Supplied material Block Start
<file path="config.mk">
export PLATFORM = sky130hd
export DESIGN_NAME = irsc_seq
export DESIGN_NICKNAME = d
export VERILOG_FILES = /design/src/pkg/irsc_pkg.sv /design/src/rtl/irsc_baud.sv /design/src/rtl/irsc_seq.sv
export VERILOG_INCLUDE_DIRS = /design/src /design/src/pkg
export SDC_FILE = /design/constraint.sdc
export NUM_CORES = 1
export LEC_CHECK = 0
export ABC_AREA = 0
export BUFFER_PORTS_ARGS = -buffer_cell sky130_fd_sc_hd__buf_2
export CELL_PAD_IN_SITES_DETAIL_PLACEMENT = 0
export CELL_PAD_IN_SITES_GLOBAL_PLACEMENT = 1
export CORE_ASPECT_RATIO = 1.25
export CORE_MARGIN = 2
export CORE_UTILIZATION = 44
export CTS_CLUSTER_DIAMETER = 150
export DETAILED_ROUTE_END_ITERATION = 12
export PLACE_DENSITY_LB_ADDON = 0.1
export SYNTH_ARGS = -nofsm -noshare
export SYNTH_HDL_FRONTEND = slang
export SYNTH_HIERARCHICAL = 1
export SYNTH_SLANG_ARGS = --single-unit
</file>
<file path="constraint.sdc">
create_clock -name clk -period 8.5 [get_ports clk]
set_input_delay 0.425 -clock clk [delete_from_list [all_inputs] [get_ports clk]]
set_output_delay 0.425 -clock clk [all_outputs]
set_load 0.01 [all_outputs]
</file>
Supplied material Block End
From the line holding "export SYNTH_ARGS = -nofsm -noshare" down to the last line of the records above, restate each line exactly as written.

Answer to this problem:
export SYNTH_ARGS = -nofsm -noshare
export SYNTH_HDL_FRONTEND = slang
export SYNTH_HIERARCHICAL = 1
export SYNTH_SLANG_ARGS = --single-unit
</file>
<file path="constraint.sdc">
create_clock -name clk -period 8.5 [get_ports clk]
set_input_delay 0.425 -clock clk [delete_from_list [all_inputs] [get_ports clk]]
set_output_delay 0.425 -clock clk [all_outputs]
set_load 0.01 [all_outputs]
</file>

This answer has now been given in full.